Directions
Can you return the records below exactly as they stand, but only from the first line through the one with "localparam int CW = $clog2(DB_COUNT);"?

Dataset
────────────────

--- src/rtl/db_pulse_gen.sv ---
// Push-button debouncer: two-flop synchronizer, four-state qualifier FSM,
// registered debounced level plus one-cycle press/release pulses.
module db_pulse_gen #(
    parameter int DB_COUNT = 2000000
) (
    input  logic clk,
    input  logic reset,
    input  logic in,
    output logic db_level,
    output logic press_p,
    output logic release_p
);

    localparam int CW = $clog2(DB_COUNT);
    // The LO/HI sample that leaves the stable state is the first stable cycle,
    // so the wait state qualifies on the DB_COUNT-th consecutive sample.
    localparam logic [CW-1:0] LAST = CW'(DB_COUNT - 2);

    typedef enum logic [1:0] {
        LO,
        WAIT_HI,
        HI,
        WAIT_LO
    } state_t;

    logic          r_sync1;
    logic          r_in_s;
    state_t        r_state;
    logic [CW-1:0] r_cnt;
    logic          r_db_level;
    logic          r_press;
    logic          r_release;

    state_t        w_state_nxt;
    logic [CW-1:0] w_cnt_nxt;
    logic          w_db_nxt;
    logic          w_press_nxt;
    logic          w_release_nxt;

    always_ff @(posedge clk or negedge reset) begin
        if (!reset) begin
            r_sync1    <= 1'b0;
            r_in_s     <= 1'b0;
            r_state    <= LO;
            r_cnt      <= '0;
            r_db_level <= 1'b0;
            r_press    <= 1'b0;
            r_release  <= 1'b0;
        end else begin
            r_sync1    <= in;
            r_in_s     <= r_sync1;
            r_state    <= w_state_nxt;
            r_cnt      <= w_cnt_nxt;
            r_db_level <= w_db_nxt;
            r_press    <= w_press_nxt;
            r_release  <= w_release_nxt;
        end
    end

    always_comb begin
        w_state_nxt   = r_state;
        w_cnt_nxt     = '0;
        w_db_nxt      = r_db_level;
        w_press_nxt   = 1'b0;
        w_release_nxt = 1'b0;
        unique case (r_state)
            LO: begin
                if (r_in_s) w_state_nxt = WAIT_HI;
            end
            WAIT_HI: begin
                if (!r_in_s) begin
                    w_state_nxt = LO;
                end else if (r_cnt == LAST) begin
                    w_state_nxt = HI;
                    w_db_nxt    = 1'b1;
                    w_press_nxt = 1'b1;
                end else begin
                    w_cnt_nxt = r_cnt + 1'b1;
                end
            end
            HI: begin
                if (!r_in_s) w_state_nxt = WAIT_LO;
            end
            WAIT_LO: begin
                if (r_in_s) begin
                    w_state_nxt = HI;
                end else if (r_cnt == LAST) begin
                    w_state_nxt   = LO;
                    w_db_nxt      = 1'b0;
                    w_release_nxt = 1'b1;
                end else begin
                    w_cnt_nxt = r_cnt + 1'b1;
                end
            end
            default: begin
                w_state_nxt = LO;
            end
        endcase
    end

    assign db_level  = r_db_level;
    assign press_p   = r_press;
    assign release_p = r_release;

endmodule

────────────────

Response
--- src/rtl/db_pulse_gen.sv ---
// Push-button debouncer: two-flop synchronizer, four-state qualifier FSM,
// registered debounced level plus one-cycle press/release pulses.
module db_pulse_gen #(
    parameter int DB_COUNT = 2000000
) (
    input  logic clk,
    input  logic reset,
    input  logic in,
    output logic db_level,
    output logic press_p,
    output logic release_p
);

    localparam int CW = $clog2(DB_COUNT);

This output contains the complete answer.